Abstract

We investigated the size, distribution, and temporal dynamics of ecosystem carbon (C) pools in an area of recent tree line advance, northwest Alaska. Repeat aerial photographs show forest cover increased ∼10% in our study area since 1949. We sampled C pools of four principal ecosystem types, tussock tundra, shrub tundra, woodland, and forest, all located on a 600–800 year old river terrace. Significant differences between ecosystem C pools, both above ground and below ground existed. Tundra sites store >22.2 kg C/m2, shrub tundra sites and woodland sites store 9.7 kg C/m2 and 14.3 kg C/m2, respectively, and forest sites store 14.4 kg C/m2. Landscape variation of total ecosystem C was primarily due to organic soil C and was secondarily due to C stored in trees. Soil C/N profiles of shrub tundra sites and woodland sites showed similarities with forest site soils at surface and tundra site soils at depth. We hypothesize that tundra systems transformed to forest systems in this area under a progression of permafrost degradation and enhanced drainage.

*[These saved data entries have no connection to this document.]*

File: src/rtl/srbu_pkg.sv
// shared types and constants for the strip readout block unpacker
`default_nettype none

package srbu_pkg;

    // configuration register indexes
    localparam logic [1:0] REG_EXPECTED_MARKER = 2'd0;
    localparam logic [1:0] REG_STRIP_LIMIT     = 2'd1;

    // reset values of the configuration registers
    localparam logic [15:0] MARKER_RESET = 16'h1ff3;
    localparam logic [9:0]  LIMIT_RESET  = 10'd512;

    // parser phases
    localparam logic [1:0] PH_IDLE   = 2'd0;
    localparam logic [1:0] PH_HEADER = 2'd1;
    localparam logic [1:0] PH_STRIPS = 2'd2;

    // header word positions that carry checks
    localparam logic [3:0] HPOS_MARKER = 4'd1;
    localparam logic [3:0] HPOS_LENGTH = 4'd2;
    localparam logic [3:0] HPOS_COUNT  = 4'd4;
    localparam logic [3:0] HPOS_LAST   = 4'd8;

    // status codes
    localparam logic [2:0] ST_OK        = 3'd0;
    localparam logic [2:0] ST_MARKER    = 3'd1;
    localparam logic [2:0] ST_LENGTH    = 3'd2;
    localparam logic [2:0] ST_COUNT_MOD = 3'd3;
    localparam logic [2:0] ST_COUNT_MAX = 3'd4;
    localparam logic [2:0] ST_OVER_LIM  = 3'd5;
    localparam logic [2:0] ST_CHANNEL   = 3'd6;
    localparam logic [2:0] ST_BOARD     = 3'd7;

    // result kinds
    localparam logic KIND_RECORD = 1'b0;
    localparam logic KIND_STATUS = 1'b1;

    localparam logic [13:0] HARD_STRIP_MAX = 14'd512;
    localparam logic [5:0]  CHAN_MAX       = 6'd31;
    localparam logic [7:0]  BOARD_MAX      = 8'd8;

    // result queue
    localparam int RQ_DEPTH = 4;
    localparam int RQ_PTR_W = $clog2(RQ_DEPTH);

    typedef struct packed {
        logic        kind;
        logic [3:0]  board_number;
        logic [4:0]  channel_number;
        logic [15:0] energy_high;
        logic [15:0] energy_low;
        logic [15:0] hit_time;
        logic [2:0]  status;
        logic [9:0]  strips_done;
        logic        last;
    } result_t;

endpackage

`default_nettype wire

File: src/rtl/strip_readout_block_unpacker_top.sv
// strip readout block unpacker: header checks, strip mapping and result queue
// results: a result is written into the registered result queue when the word that causes it is taken
// throughput: one word per cycle; a final strip beat pushes two results into a
// four-entry result queue, and s_ready drops while fewer than two entries are free
// reset: aresetn is synchronous and active low; it clears the parser, the queue and
// sets the marker and strip limit registers to their defaults
`default_nettype none

module strip_readout_block_unpacker_top
    import srbu_pkg::*;
#(
    parameter int MAX_STRIPS = 512
) (
    input  wire logic        aclk,
    input  wire logic        aresetn,

    input  wire logic        cfg_valid,
    output logic             cfg_ready,
    input  wire logic [1:0]  cfg_index,
    input  wire logic [15:0] cfg_data,

    input  wire logic        s_valid,
    output logic             s_ready,
    input  wire logic [15:0] s_word,
    input  wire logic        s_start_req,

    output logic             m_valid,
    input  wire logic        m_ready,
    output logic             m_kind,
    output logic [3:0]       m_board_number,
    output logic [4:0]       m_channel_number,
    output logic [15:0]      m_energy_high,
    output logic [15:0]      m_energy_low,
    output logic [15:0]      m_hit_time,
    output logic [2:0]       m_status,
    output logic [9:0]       m_strips_done,
    output logic             m_last
);

    localparam logic [9:0] MAX_STRIPS_W = 10'(MAX_STRIPS);

    logic [15:0] marker_reg;
    logic [9:0]  limit_reg;

    logic [1:0]  phase_reg,   phase_next;
    logic [3:0]  hpos_reg,    hpos_next;
    logic [9:0]  target_reg,  target_next;
    logic [9:0]  counter_reg, counter_next;
    logic [1:0]  rpos_reg,    rpos_next;
    logic [15:0] id_reg,      id_next;
    logic [15:0] high_reg,    high_next;
    logic [15:0] low_reg,     low_next;

    result_t               rq_mem [RQ_DEPTH];
    logic [RQ_PTR_W-1:0]   head_reg, head_next;
    logic [RQ_PTR_W-1:0]   tail_reg, tail_next;
    logic [RQ_PTR_W:0]     count_reg, count_next;

    logic        s_fire, m_fire;
    logic        do_rec, do_fin;
    logic [2:0]  fin_status;
    logic [9:0]  eff_limit;
    logic [13:0] quarter;
    logic [7:0]  chip;
    logic [5:0]  chan_map;
    logic [7:0]  board_map;
    result_t     rec_res, fin_res, push0, push1;
    logic [1:0]  n_push;

    assign cfg_ready = 1'b1;
    assign s_ready   = (count_reg <= (RQ_PTR_W+1)'(RQ_DEPTH - 2));
    assign s_fire    = s_valid && s_ready;
    assign m_valid   = (count_reg != '0);
    assign m_fire    = m_valid && m_ready;

    assign eff_limit = (limit_reg < MAX_STRIPS_W) ? limit_reg : MAX_STRIPS_W;
    assign quarter   = s_word[15:2];
    assign chip      = id_reg[12:5];
    assign chan_map  = {id_reg[4:0], chip[0]};
    assign board_map = {1'b0, chip[7:1]} + {7'd0, chip[0]};

    // parser
    always_comb begin
        phase_next   = phase_reg;
        hpos_next    = hpos_reg;
        target_next  = target_reg;
        counter_next = counter_reg;
        rpos_next    = rpos_reg;
        id_next      = id_reg;
        high_next    = high_reg;
        low_next     = low_reg;
        do_rec       = 1'b0;
        do_fin       = 1'b0;
        fin_status   = ST_OK;

        if (s_fire) begin
            if (s_start_req) begin
                phase_next   = PH_HEADER;
                hpos_next    = HPOS_MARKER;
                target_next  = '0;
                counter_next = '0;
                rpos_next    = '0;
            end else begin
                case (phase_reg)
                    PH_HEADER: begin
                        hpos_next = hpos_reg + 4'd1;
                        if (hpos_reg == HPOS_MARKER) begin
                            if (s_word != marker_reg) begin
                                do_fin     = 1'b1;
                                fin_status = ST_MARKER;
                            end
                        end else if (hpos_reg == HPOS_LENGTH) begin
                            if (s_word[15:11] != '0) begin
                                do_fin     = 1'b1;
                                fin_status = ST_LENGTH;
                            end
                        end else if (hpos_reg == HPOS_COUNT) begin
                            if (s_word[1:0] != 2'd0) begin
                                do_fin     = 1'b1;
                                fin_status = ST_COUNT_MOD;
                            end else if (quarter > HARD_STRIP_MAX) begin
                                do_fin     = 1'b1;
                                fin_status = ST_COUNT_MAX;
                            end else if (quarter > {4'd0, eff_limit}) begin
                                do_fin     = 1'b1;
                                fin_status = ST_OVER_LIM;
                            end else begin
                                target_next = quarter[9:0];
                            end
                        end else if (hpos_reg >= HPOS_LAST) begin
                            if (target_reg == '0) begin
                                do_fin     = 1'b1;
                                fin_status = ST_OK;
                            end else begin
                                phase_next = PH_STRIPS;
                                rpos_next  = '0;
                            end
                        end
                    end
                    PH_STRIPS: begin
                        rpos_next = rpos_reg + 2'd1;
                        case (rpos_reg)
                            2'd0: id_next   = s_word;
                            2'd1: high_next = s_word;
                            2'd2: low_next  = s_word;
                            default: begin
                                if (chan_map > CHAN_MAX) begin
                                    do_fin     = 1'b1;
                                    fin_status = ST_CHANNEL;
                                end else if (board_map > BOARD_MAX) begin
                                    do_fin     = 1'b1;
                                    fin_status = ST_BOARD;
                                end else begin
                                    do_rec       = 1'b1;
                                    counter_next = counter_reg + 10'd1;
                                    if (counter_next >= target_reg) begin
                                        do_fin     = 1'b1;
                                        fin_status = ST_OK;
                                    end
                                end
                            end
                        endcase
                    end
                    default: ;
                endcase
            end
            if (do_fin) begin
                phase_next = PH_IDLE;
                hpos_next  = '0;
                rpos_next  = '0;
            end
        end
    end

    // result beats
    always_comb begin
        rec_res                = '0;
        rec_res.kind           = KIND_RECORD;
        rec_res.board_number   = board_map[3:0];
        rec_res.channel_number = chan_map[4:0];
        rec_res.energy_high    = high_reg;
        rec_res.energy_low     = low_reg;
        rec_res.hit_time       = s_word;
        rec_res.status         = ST_OK;
        rec_res.strips_done    = counter_next;
        rec_res.last           = 1'b0;

        fin_res             = '0;
        fin_res.kind        = KIND_STATUS;
        fin_res.status      = fin_status;
        fin_res.strips_done = counter_next;
        fin_res.last        = 1'b1;

        push0  = do_rec ? rec_res : fin_res;
        push1  = fin_res;
        n_push = {1'b0, do_rec} + {1'b0, do_fin};
    end

    always_comb begin
        tail_next  = tail_reg + RQ_PTR_W'(n_push);
        head_next  = m_fire ? head_reg + RQ_PTR_W'(1) : head_reg;
        count_next = count_reg + (RQ_PTR_W+1)'(n_push) - (RQ_PTR_W+1)'(m_fire);
    end

    always_ff @(posedge aclk) begin
        if (!aresetn) begin
            marker_reg <= MARKER_RESET;
            limit_reg  <= LIMIT_RESET;
        end else if (cfg_valid && cfg_ready) begin
            case (cfg_index)
                REG_EXPECTED_MARKER: marker_reg <= cfg_data;
                REG_STRIP_LIMIT:     limit_reg  <= cfg_data[9:0];
                default: ;
            endcase
        end
    end

    always_ff @(posedge aclk) begin
        if (!aresetn) begin
            phase_reg   <= PH_IDLE;
            hpos_reg    <= '0;
            target_reg  <= '0;
            counter_reg <= '0;
            rpos_reg    <= '0;
            head_reg    <= '0;
            tail_reg    <= '0;
            count_reg   <= '0;
        end else begin
            phase_reg   <= phase_next;
            hpos_reg    <= hpos_next;
            target_reg  <= target_next;
            counter_reg <= counter_next;
            rpos_reg    <= rpos_next;
            head_reg    <= head_next;
            tail_reg    <= tail_next;
            count_reg   <= count_next;
        end
    end

    // strip words and queue entries carry no reset
    always_ff @(posedge aclk) begin
        id_reg   <= id_next;
        high_reg <= high_next;
        low_reg  <= low_next;
        if (n_push != 2'd0) begin
            rq_mem[tail_reg] <= push0;
        end
        if (n_push == 2'd2) begin
            rq_mem[tail_reg + RQ_PTR_W'(1)] <= push1;
        end
    end

    assign m_kind           = rq_mem[head_reg].kind;
    assign m_board_number   = rq_mem[head_reg].board_number;
    assign m_channel_number = rq_mem[head_reg].channel_number;
    assign m_energy_high    = rq_mem[head_reg].energy_high;
    assign m_energy_low     = rq_mem[head_reg].energy_low;
    assign m_hit_time       = rq_mem[head_reg].hit_time;
    assign m_status         = rq_mem[head_reg].status;
    assign m_strips_done    = rq_mem[head_reg].strips_done;
    assign m_last           = rq_mem[head_reg].last;

    a_queue_bound: assert property (@(posedge aclk) disable iff (!aresetn)
        count_reg <= (RQ_PTR_W+1)'(RQ_DEPTH))
        else $error("result queue overfilled");

    a_record_shape: assert property (@(posedge aclk) disable iff (!aresetn)
        (m_valid && m_kind == KIND_RECORD) |-> (!m_last && m_status == ST_OK))
        else $error("record beat carries status fields");

    a_start_enters_header: assert property (@(posedge aclk) disable iff (!aresetn)
        (s_fire && s_start_req) |=> (phase_reg == PH_HEADER && hpos_reg == HPOS_MARKER))
        else $error("start beat did not open a block");

    a_strip_count_bound: assert property (@(posedge aclk) disable iff (!aresetn)
        (phase_reg == PH_STRIPS) |-> (counter_reg < target_reg))
        else $error("strip counter passed its target");

endmodule

`default_nettype wire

On the basis of C pool estimates for the different ecosystem types, conversion of tundra sites to forest may have resulted in a net loss of >7.8 kg C/m2, since aboveground C gains were more than offset by belowground C losses to decomposition in the tundra sites. Tree line advance therefore might not increase C storage in high‐latitude ecosystems and thus might not, as previously suggested, act as a negative feedback to warming. Key to this hypothesis and to its projection to future climate response is the fate of soil carbon upon warming and permafrost drainage.